The flashpaper API has for example text searching capability built in - I'm just not sure how much of the interface you can hide (or may not be permitted to via the licencing agreement). And if necessary then its also possible to use bitmapData copies of a swf format if you need to manipulate it as an image once the swf has loaded.
Of course if the original source is bitmap you would still need to adress the OCR problem. Don't know if that helps.
Thanks for the reply GWD.
I think I agree that I need to look at other techniques, but everything I've tried lacks in either the text layout, image quality or both. That flashpaper API sounds like a useful tool, I'll give that a try. Any good references? I can alter the conversion method of the pdf to output bitmap data if required (although file sizes will boost)
One of the problems with dll'ing an OCR program is that most OCR packages require some form of human input so I want to make the entire process as web-automatic as posible.
Plus there are a lot of users on the site at the moment and I don't want server downtime becasue an OCR beast is kicking and screaming in the background, haha.
Sorry I can't suggest references, its been a while since I played with flashpaper...
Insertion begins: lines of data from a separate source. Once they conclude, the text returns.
Background: an optimization exercise with open tools, aiming at small area. Do not read the settings as production practice. The RTL was checked by simulation tests, not by an equivalence proof against the original design. Power is estimated from default activity; no workload was simulated.

### flow/run.sh
#!/bin/bash
# synth_recipe.tcl (not shown) runs the flow's synth.tcl, then flattens the netlist and writes it again
# the make line also repeats each setting of config.mk as NAME=value (left out here)
make -C /OpenROAD-flow-scripts/flow DESIGN_CONFIG=/design/flow/config.mk WORK_HOME=/design/flow/orfs CLKGATE_MAP_FILE= SYNTH_SCRIPT=/design/flow/synth_recipe.tcl finish
### flow/config.mk
export PLATFORM = sky130hd
export DESIGN_NAME = crc_link
export DESIGN_NICKNAME = crc_link
export VERILOG_FILES = /design/flow/design.v
export SDC_FILE = /design/flow/constraint.sdc
export NUM_CORES = 4
export LEC_CHECK = 0
export CAP_MARGIN = 20
export CORE_MARGIN = 2
export CORE_UTILIZATION = 40
export SLEW_MARGIN = 20
### flow/constraint.sdc
create_clock -name core_clock -period 10.0 [get_ports {clk}]
set_input_delay 2.0000 -clock core_clock [delete_from_list [all_inputs] [get_ports {clk}]]
set_output_delay 2.0000 -clock core_clock [all_outputs]
set_load 0.01 [all_outputs]
### flow/design.v
module crc16_step (
    input  wire [15:0] crc_in,
    input  wire [7:0]  data,
    output wire [15:0] crc_out
);
    wire [7:0] idx = crc_in[15:8] ^ data;
    reg  [15:0] crc16_tab;
    always @* begin
        case (idx)
      8'h00: crc16_tab = 16'h0000;
      8'h01: crc16_tab = 16'h1021;
      8'h02: crc16_tab = 16'h2042;
      8'h03: crc16_tab = 16'h3063;
      8'h04: crc16_tab = 16'h4084;
      8'h05: crc16_tab = 16'h50A5;
      8'h06: crc16_tab = 16'h60C6;
      8'h07: crc16_tab = 16'h70E7;
      8'h08: crc16_tab = 16'h8108;
      8'h09: crc16_tab = 16'h9129;
      8'h0A: crc16_tab = 16'hA14A;
      8'h0B: crc16_tab = 16'hB16B;
      8'h0C: crc16_tab = 16'hC18C;
      8'h0D: crc16_tab = 16'hD1AD;
      8'h0E: crc16_tab = 16'hE1CE;
      8'h0F: crc16_tab = 16'hF1EF;
      8'h10: crc16_tab = 16'h1231;
      8'h11: crc16_tab = 16'h0210;
      8'h12: crc16_tab = 16'h3273;
      8'h13: crc16_tab = 16'h2252;
      8'h14: crc16_tab = 16'h52B5;
      8'h15: crc16_tab = 16'h4294;
      8'h16: crc16_tab = 16'h72F7;
      8'h17: crc16_tab = 16'h62D6;
      8'h18: crc16_tab = 16'h9339;
      8'h19: crc16_tab = 16'h8318;
      8'h1A: crc16_tab = 16'hB37B;
      8'h1B: crc16_tab = 16'hA35A;
      8'h1C: crc16_tab = 16'hD3BD;
      8'h1D: crc16_tab = 16'hC39C;
      8'h1E: crc16_tab = 16'hF3FF;
      8'h1F: crc16_tab = 16'hE3DE;
      8'h20: crc16_tab = 16'h2462;
      8'h21: crc16_tab = 16'h3443;
      8'h22: crc16_tab = 16'h0420;
      8'h23: crc16_tab = 16'h1401;
      8'h24: crc16_tab = 16'h64E6;
      8'h25: crc16_tab = 16'h74C7;
      8'h26: crc16_tab = 16'h44A4;
      8'h27: crc16_tab = 16'h5485;
      8'h28: crc16_tab = 16'hA56A;
      8'h29: crc16_tab = 16'hB54B;
      8'h2A: crc16_tab = 16'h8528;
      8'h2B: crc16_tab = 16'h9509;
      8'h2C: crc16_tab = 16'hE5EE;
      8'h2D: crc16_tab = 16'hF5CF;
      8'h2E: crc16_tab = 16'hC5AC;
      8'h2F: crc16_tab = 16'hD58D;
      8'h30: crc16_tab = 16'h3653;
      8'h31: crc16_tab = 16'h2672;
      8'h32: crc16_tab = 16'h1611;
      8'h33: crc16_tab = 16'h0630;
      8'h34: crc16_tab = 16'h76D7;
      8'h35: crc16_tab = 16'h66F6;
      8'h36: crc16_tab = 16'h5695;
      8'h37: crc16_tab = 16'h46B4;
      8'h38: crc16_tab = 16'hB75B;
      8'h39: crc16_tab = 16'hA77A;
      8'h3A: crc16_tab = 16'h9719;
      8'h3B: crc16_tab = 16'h8738;
      8'h3C: crc16_tab = 16'hF7DF;
      8'h3D: crc16_tab = 16'hE7FE;
      8'h3E: crc16_tab = 16'hD79D;
      8'h3F: crc16_tab = 16'hC7BC;
      8'h40: crc16_tab = 16'h48C4;
      8'h41: crc16_tab = 16'h58E5;
      8'h42: crc16_tab = 16'h6886;
      8'h43: crc16_tab = 16'h78A7;
      8'h44: crc16_tab = 16'h0840;
      8'h45: crc16_tab = 16'h1861;
      8'h46: crc16_tab = 16'h2802;
      8'h47: crc16_tab = 16'h3823;
      8'h48: crc16_tab = 16'hC9CC;
      8'h49: crc16_tab = 16'hD9ED;
      8'h4A: crc16_tab = 16'hE98E;
      8'h4B: crc16_tab = 16'hF9AF;
      8'h4C: crc16_tab = 16'h8948;
      8'h4D: crc16_tab = 16'h9969;
      8'h4E: crc16_tab = 16'hA90A;
      8'h4F: crc16_tab = 16'hB92B;
      8'h50: crc16_tab = 16'h5AF5;
      8'h51: crc16_tab = 16'h4AD4;
      8'h52: crc16_tab = 16'h7AB7;
      8'h53: crc16_tab = 16'h6A96;
      8'h54: crc16_tab = 16'h1A71;
      8'h55: crc16_tab = 16'h0A50;
      8'h56: crc16_tab = 16'h3A33;
      8'h57: crc16_tab = 16'h2A12;
      8'h58: crc16_tab = 16'hDBFD;
      8'h59: crc16_tab = 16'hCBDC;
      8'h5A: crc16_tab = 16'hFBBF;
      8'h5B: crc16_tab = 16'hEB9E;
      8'h5C: crc16_tab = 16'h9B79;
      8'h5D: crc16_tab = 16'h8B58;
      8'h5E: crc16_tab = 16'hBB3B;
      8'h5F: crc16_tab = 16'hAB1A;
      8'h60: crc16_tab = 16'h6CA6;
      8'h61: crc16_tab = 16'h7C87;
      8'h62: crc16_tab = 16'h4CE4;
      8'h63: crc16_tab = 16'h5CC5;
      8'h64: crc16_tab = 16'h2C22;
      8'h65: crc16_tab = 16'h3C03;
      8'h66: crc16_tab = 16'h0C60;
      8'h67: crc16_tab = 16'h1C41;
      8'h68: crc16_tab = 16'hEDAE;
      8'h69: crc16_tab = 16'hFD8F;
      8'h6A: crc16_tab = 16'hCDEC;
      8'h6B: crc16_tab = 16'hDDCD;
      8'h6C: crc16_tab = 16'hAD2A;
      8'h6D: crc16_tab = 16'hBD0B;
      8'h6E: crc16_tab = 16'h8D68;
      8'h6F: crc16_tab = 16'h9D49;
      8'h70: crc16_tab = 16'h7E97;
      8'h71: crc16_tab = 16'h6EB6;
      8'h72: crc16_tab = 16'h5ED5;
      8'h73: crc16_tab = 16'h4EF4;
      8'h74: crc16_tab = 16'h3E13;
      8'h75: crc16_tab = 16'h2E32;
      8'h76: crc16_tab = 16'h1E51;
      8'h77: crc16_tab = 16'h0E70;
      8'h78: crc16_tab = 16'hFF9F;
      8'h79: crc16_tab = 16'hEFBE;
      8'h7A: crc16_tab = 16'hDFDD;
      8'h7B: crc16_tab = 16'hCFFC;
      8'h7C: crc16_tab = 16'hBF1B;
      8'h7D: crc16_tab = 16'hAF3A;
      8'h7E: crc16_tab = 16'h9F59;
      8'h7F: crc16_tab = 16'h8F78;
      8'h80: crc16_tab = 16'h9188;
      8'h81: crc16_tab = 16'h81A9;
      8'h82: crc16_tab = 16'hB1CA;
      8'h83: crc16_tab = 16'hA1EB;
      8'h84: crc16_tab = 16'hD10C;
      8'h85: crc16_tab = 16'hC12D;
      8'h86: crc16_tab = 16'hF14E;
      8'h87: crc16_tab = 16'hE16F;
      8'h88: crc16_tab = 16'h1080;
      8'h89: crc16_tab = 16'h00A1;
      8'h8A: crc16_tab = 16'h30C2;
      8'h8B: crc16_tab = 16'h20E3;
      8'h8C: crc16_tab = 16'h5004;
      8'h8D: crc16_tab = 16'h4025;
      8'h8E: crc16_tab = 16'h7046;
      8'h8F: crc16_tab = 16'h6067;
      8'h90: crc16_tab = 16'h83B9;
      8'h91: crc16_tab = 16'h9398;
      8'h92: crc16_tab = 16'hA3FB;
      8'h93: crc16_tab = 16'hB3DA;
      8'h94: crc16_tab = 16'hC33D;
      8'h95: crc16_tab = 16'hD31C;
      8'h96: crc16_tab = 16'hE37F;
      8'h97: crc16_tab = 16'hF35E;
      8'h98: crc16_tab = 16'h02B1;
      8'h99: crc16_tab = 16'h1290;
      8'h9A: crc16_tab = 16'h22F3;
      8'h9B: crc16_tab = 16'h32D2;
      8'h9C: crc16_tab = 16'h4235;
      8'h9D: crc16_tab = 16'h5214;
      8'h9E: crc16_tab = 16'h6277;
      8'h9F: crc16_tab = 16'h7256;
      8'hA0: crc16_tab = 16'hB5EA;
      8'hA1: crc16_tab = 16'hA5CB;
      8'hA2: crc16_tab = 16'h95A8;
      8'hA3: crc16_tab = 16'h8589;
      8'hA4: crc16_tab = 16'hF56E;
      8'hA5: crc16_tab = 16'hE54F;
      8'hA6: crc16_tab = 16'hD52C;
      8'hA7: crc16_tab = 16'hC50D;
      8'hA8: crc16_tab = 16'h34E2;
      8'hA9: crc16_tab = 16'h24C3;
      8'hAA: crc16_tab = 16'h14A0;
      8'hAB: crc16_tab = 16'h0481;
      8'hAC: crc16_tab = 16'h7466;
      8'hAD: crc16_tab = 16'h6447;
      8'hAE: crc16_tab = 16'h5424;
      8'hAF: crc16_tab = 16'h4405;
      8'hB0: crc16_tab = 16'hA7DB;
      8'hB1: crc16_tab = 16'hB7FA;
      8'hB2: crc16_tab = 16'h8799;
      8'hB3: crc16_tab = 16'h97B8;
      8'hB4: crc16_tab = 16'hE75F;
      8'hB5: crc16_tab = 16'hF77E;
      8'hB6: crc16_tab = 16'hC71D;
      8'hB7: crc16_tab = 16'hD73C;
      8'hB8: crc16_tab = 16'h26D3;
      8'hB9: crc16_tab = 16'h36F2;
      8'hBA: crc16_tab = 16'h0691;
      8'hBB: crc16_tab = 16'h16B0;
      8'hBC: crc16_tab = 16'h6657;
      8'hBD: crc16_tab = 16'h7676;
      8'hBE: crc16_tab = 16'h4615;
      8'hBF: crc16_tab = 16'h5634;
      8'hC0: crc16_tab = 16'hD94C;
      8'hC1: crc16_tab = 16'hC96D;
      8'hC2: crc16_tab = 16'hF90E;
      8'hC3: crc16_tab = 16'hE92F;
      8'hC4: crc16_tab = 16'h99C8;
      8'hC5: crc16_tab = 16'h89E9;
      8'hC6: crc16_tab = 16'hB98A;
      8'hC7: crc16_tab = 16'hA9AB;
      8'hC8: crc16_tab = 16'h5844;
      8'hC9: crc16_tab = 16'h4865;
      8'hCA: crc16_tab = 16'h7806;
      8'hCB: crc16_tab = 16'h6827;
      8'hCC: crc16_tab = 16'h18C0;
      8'hCD: crc16_tab = 16'h08E1;
      8'hCE: crc16_tab = 16'h3882;
      8'hCF: crc16_tab = 16'h28A3;
      8'hD0: crc16_tab = 16'hCB7D;
      8'hD1: crc16_tab = 16'hDB5C;
      8'hD2: crc16_tab = 16'hEB3F;
      8'hD3: crc16_tab = 16'hFB1E;
      8'hD4: crc16_tab = 16'h8BF9;
      8'hD5: crc16_tab = 16'h9BD8;
      8'hD6: crc16_tab = 16'hABBB;
      8'hD7: crc16_tab = 16'hBB9A;
      8'hD8: crc16_tab = 16'h4A75;
      8'hD9: crc16_tab = 16'h5A54;
      8'hDA: crc16_tab = 16'h6A37;
      8'hDB: crc16_tab = 16'h7A16;
      8'hDC: crc16_tab = 16'h0AF1;
      8'hDD: crc16_tab = 16'h1AD0;
      8'hDE: crc16_tab = 16'h2AB3;
      8'hDF: crc16_tab = 16'h3A92;
      8'hE0: crc16_tab = 16'hFD2E;
      8'hE1: crc16_tab = 16'hED0F;
      8'hE2: crc16_tab = 16'hDD6C;
      8'hE3: crc16_tab = 16'hCD4D;
      8'hE4: crc16_tab = 16'hBDAA;
      8'hE5: crc16_tab = 16'hAD8B;
      8'hE6: crc16_tab = 16'h9DE8;
      8'hE7: crc16_tab = 16'h8DC9;
      8'hE8: crc16_tab = 16'h7C26;
      8'hE9: crc16_tab = 16'h6C07;
      8'hEA: crc16_tab = 16'h5C64;
      8'hEB: crc16_tab = 16'h4C45;
      8'hEC: crc16_tab = 16'h3CA2;
      8'hED: crc16_tab = 16'h2C83;
      8'hEE: crc16_tab = 16'h1CE0;
      8'hEF: crc16_tab = 16'h0CC1;
      8'hF0: crc16_tab = 16'hEF1F;
      8'hF1: crc16_tab = 16'hFF3E;
      8'hF2: crc16_tab = 16'hCF5D;
      8'hF3: crc16_tab = 16'hDF7C;
      8'hF4: crc16_tab = 16'hAF9B;
      8'hF5: crc16_tab = 16'hBFBA;
      8'hF6: crc16_tab = 16'h8FD9;
      8'hF7: crc16_tab = 16'h9FF8;
      8'hF8: crc16_tab = 16'h6E17;
      8'hF9: crc16_tab = 16'h7E36;
      8'hFA: crc16_tab = 16'h4E55;
      8'hFB: crc16_tab = 16'h5E74;
      8'hFC: crc16_tab = 16'h2E93;
      8'hFD: crc16_tab = 16'h3EB2;
      8'hFE: crc16_tab = 16'h0ED1;
      8'hFF: crc16_tab = 16'h1EF0;
      default: crc16_tab = 16'h0000;
        endcase
    end
    assign crc_out = crc16_tab ^ {crc_in[7:0], 8'h00};
endmodule
module uart_tx #(
    parameter CPB = 8
) (
    input  wire       clk,
    input  wire       rst,
    input  wire       load,
    input  wire [7:0] data,
    output wire       idle,
    output reg        txd
);
    localparam BW = $clog2(CPB);
    localparam [BW-1:0] BIT_LAST = CPB - 1;
    reg [8:0]    sr;      
    reg [3:0]    n;       
    reg [BW-1:0] bcnt;    
    assign idle = (n == 4'd0);
    always @(posedge clk) begin
        if (rst) begin
            sr   <= 9'h1FF;
            n    <= 4'd0;
            bcnt <= {BW{1'b0}};
            txd  <= 1'b1;
        end else if (n == 4'd0) begin
            if (load) begin
                txd  <= 1'b0;
                sr   <= {1'b1, data};
                n    <= 4'd10;
                bcnt <= BIT_LAST;
            end
        end else if (bcnt != {BW{1'b0}}) begin
            bcnt <= bcnt - 1'b1;
        end else begin
            n <= n - 4'd1;
            if (n != 4'd1) begin
                txd  <= sr[0];
                sr   <= {1'b1, sr[8:1]};
                bcnt <= BIT_LAST;
            end
        end
    end
endmodule
module uart_rx #(
    parameter CPB = 8
) (
    input  wire       clk,
    input  wire       rst,
    input  wire       rxd,
    output reg        push,
    output reg  [7:0] data,
    output reg        ferr
);
    localparam BW = $clog2(CPB + CPB / 2);
    localparam [BW-1:0] BIT_LAST   = CPB - 1;
    localparam [BW-1:0] FIRST_LAST = CPB + CPB / 2 - 1;
    reg          rxd_m, rxd_s;
    reg [3:0]    n;       
    reg [BW-1:0] bcnt;
    always @(posedge clk) begin
        if (rst) begin
            rxd_m <= 1'b1;
            rxd_s <= 1'b1;
            n     <= 4'd0;
            bcnt  <= {BW{1'b0}};
            data  <= 8'h00;
            push  <= 1'b0;
            ferr  <= 1'b0;
        end else begin
            rxd_m <= rxd;
            rxd_s <= rxd_m;
            push  <= 1'b0;
            ferr  <= 1'b0;
            if (n == 4'd0) begin
                if (!rxd_s) begin
                    n    <= 4'd1;
                    bcnt <= FIRST_LAST;
                end
            end else if (bcnt != {BW{1'b0}}) begin
                bcnt <= bcnt - 1'b1;
            end else if (n != 4'd9) begin
                data <= {rxd_s, data[7:1]};
                n    <= n + 4'd1;
                bcnt <= BIT_LAST;
            end else begin
                if (rxd_s)
                    push <= 1'b1;
                else
                    ferr <= 1'b1;
                n <= 4'd0;
            end
        end
    end
endmodule
module rx_fifo #(
    parameter DEPTH = 8
) (
    input  wire       clk,
    input  wire       rst,
    input  wire       push,
    input  wire [7:0] din,
    input  wire       pop,
    output wire [7:0] dout,
    output wire       not_empty,
    output wire       overrun
);
    localparam AW = $clog2(DEPTH);
    reg [7:0]  mem [0:DEPTH-1];
    reg [AW-1:0] wp, rp;
    reg [AW:0]   count;
    wire full   = (count == DEPTH);
    wire do_push = push && !full;
    wire do_pop  = pop && not_empty;
    assign not_empty = (count != 0);
    assign dout      = mem[rp];
    assign overrun   = push && full;
    always @(posedge clk) begin
        if (do_push)
            mem[wp] <= din;
    end
    always @(posedge clk) begin
        if (rst) begin
            wp    <= {AW{1'b0}};
            rp    <= {AW{1'b0}};
            count <= {(AW+1){1'b0}};
        end else begin
            if (do_push)
                wp <= wp + 1'b1;
            if (do_pop)
                rp <= rp + 1'b1;
            count <= count + do_push - do_pop;
        end
    end
endmodule
module framer (
    input  wire       clk,
    input  wire       rst,
    input  wire       start,       
    input  wire [7:0] len,
    output reg        busy,        
    output wire       txm_re,
    output wire [7:0] txm_addr,
    input  wire [7:0] txm_rdata,
    input  wire       utx_idle,
    output wire       utx_load,
    output reg  [7:0] utx_data
);
    reg [7:0]  txlen;
    reg [8:0]  txpos;       
    reg        fetch;       
    reg [15:0] tcrc;
    wire [8:0] txtotal   = {1'b0, txlen} + 9'd5;
    wire       is_payload = (txpos >= 9'd2) && (txpos < {1'b0, txlen} + 9'd2);
    wire [15:0] tcrc_next;
    crc16_step u_crc (
        .crc_in (tcrc),
        .data   (txm_rdata),
        .crc_out(tcrc_next)
    );
    assign txm_re   = busy && !fetch && utx_idle && is_payload;
    assign txm_addr = txpos[7:0] - 8'd2;
    assign utx_load = busy && fetch;
    always @* begin
        if (txpos == 9'd0)
            utx_data = 8'h02;
        else if (txpos == 9'd1)
            utx_data = txlen;
        else if (is_payload)
            utx_data = txm_rdata;
        else if (txpos == txtotal - 9'd3)
            utx_data = tcrc[15:8];
        else if (txpos == txtotal - 9'd2)
            utx_data = tcrc[7:0];
        else
            utx_data = 8'h03;
    end
    always @(posedge clk) begin
        if (rst) begin
            busy  <= 1'b0;
            txlen <= 8'h00;
            txpos <= 9'd0;
            fetch <= 1'b0;
            tcrc  <= 16'h0000;
        end else if (!busy) begin
            if (start) begin
                busy  <= 1'b1;
                txlen <= len;
                txpos <= 9'd0;
                fetch <= 1'b0;
                tcrc  <= 16'h0000;
            end
        end else if (fetch) begin
            if (is_payload)
                tcrc <= tcrc_next;
            txpos <= txpos + 9'd1;
            fetch <= 1'b0;
        end else if (utx_idle) begin
            if (txpos == txtotal)
                busy <= 1'b0;
            else
                fetch <= 1'b1;
        end
    end
endmodule
module deframer (
    input  wire        clk,
    input  wire        rst,
    input  wire        start,       
    input  wire        tick,
    input  wire        link_err,    
    input  wire        fifo_ne,
    input  wire [7:0]  fifo_dout,
    output wire        fifo_pop,
    output wire        receiving,
    output wire        done,
    output reg  [2:0]  rxerr,
    output reg  [7:0]  rxlen,
    output reg  [15:0] crccalc,
    output reg  [15:0] crcrecv,
    output wire        rxm_we,
    output wire [8:0]  rxm_addr,
    output wire [7:0]  rxm_wdata
);
    localparam RX_IDLE = 2'd0, RX_RECEIVING = 2'd1, RX_DONE = 2'd2;
    localparam ST_OK = 3'd0, ST_TRANSPORT = 3'd1, ST_TIMEOUT = 3'd2,
               ST_UNSUPPORTED = 3'd3, ST_MISMATCH = 3'd4, ST_MALFORMED = 3'd5;
    localparam RX_TIMEOUT = 7'd100;
    reg [1:0]  rxstate;
    reg [8:0]  rxcnt;
    reg [8:0]  rxtotal;
    reg [6:0]  rxtimer;
    reg [15:0] rcrc;        
    reg [7:0]  first;       
    reg [7:0]  prev1;       
    reg [7:0]  prev2;       
    wire [8:0] cnt_next = rxcnt + 9'd1;
    wire       in_payload = (rxcnt >= 9'd2) && (rxcnt < {1'b0, rxlen} + 9'd2);
    wire [15:0] rcrc_next;
    crc16_step u_crc (
        .crc_in (rcrc),
        .data   (fifo_dout),
        .crc_out(rcrc_next)
    );
    assign receiving = (rxstate == RX_RECEIVING);
    assign done      = (rxstate == RX_DONE);
    assign fifo_pop  = receiving && !link_err && fifo_ne;
    assign rxm_we    = fifo_pop;
    assign rxm_addr  = rxcnt;
    assign rxm_wdata = fifo_dout;
    always @(posedge clk) begin
        if (rst) begin
            rxstate <= RX_IDLE;
            rxcnt   <= 9'd0;
            rxlen   <= 8'h00;
            rxtotal <= 9'd0;
            rxtimer <= 7'd0;
            rxerr   <= ST_OK;
            crccalc <= 16'h0000;
            crcrecv <= 16'h0000;
            rcrc    <= 16'h0000;
            first   <= 8'h00;
            prev1   <= 8'h00;
            prev2   <= 8'h00;
        end else if (!receiving) begin
            if (start) begin
                rxstate <= RX_RECEIVING;
                rxcnt   <= 9'd0;
                rxlen   <= 8'h00;
                rxtotal <= 9'd0;
                rxtimer <= 7'd0;
                rxerr   <= ST_OK;
                crccalc <= 16'h0000;
                crcrecv <= 16'h0000;
                rcrc    <= 16'h0000;
            end
        end else if (link_err) begin
            rxstate <= RX_DONE;
            rxerr   <= ST_TRANSPORT;
        end else begin : take
            reg finished;
            finished = 1'b0;
            if (fifo_ne) begin
                rxcnt <= cnt_next;
                prev1 <= fifo_dout;
                prev2 <= prev1;
                if (cnt_next == 9'd1) begin
                    first <= fifo_dout;
                end else if (cnt_next == 9'd2) begin
                    if (first == 8'h02) begin
                        rxlen   <= fifo_dout;
                        rxtotal <= {1'b0, fifo_dout} + 9'd5;
                    end else begin
                        finished = 1'b1;
                        rxerr    <= ST_UNSUPPORTED;
                    end
                end else if (cnt_next == rxtotal) begin
                    finished = 1'b1;
                    if (fifo_dout != 8'h03) begin
                        rxerr <= ST_MALFORMED;
                    end else begin
                        crccalc <= rcrc;
                        crcrecv <= {prev2, prev1};
                        rxerr   <= (rcrc == {prev2, prev1}) ? ST_OK : ST_MISMATCH;
                    end
                end else if (in_payload) begin
                    rcrc <= rcrc_next;
                end
            end
            if (!finished && tick) begin
                rxtimer <= rxtimer + 7'd1;
                if (rxtimer + 7'd1 == RX_TIMEOUT) begin
                    finished = 1'b1;
                    rxerr    <= ST_TIMEOUT;
                end
            end
            if (finished)
                rxstate <= RX_DONE;
        end
    end
endmodule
With flashpaper (which is a printer driver) you can print to either flashpaper format or pdf. Both formats retain all the formatting... which is what you need. And there is an API exposed for manipulation and it has text search etc built in. So you could just load in the flashpaper swfs instead of static images... But my suggestion is just a conceptual approach. It's what I would investigate if I was trying to do something like what you are describing. It may not end up being suitable... I just can't think of anything else.
Thanks for your advice GWD, it's greatly appreciated. Just had a look at FlashPaper, and the example on the homepage is exactly what I'm after. Plus at £78 you can't really argue.
All the best
You're welcome... and good luck with it.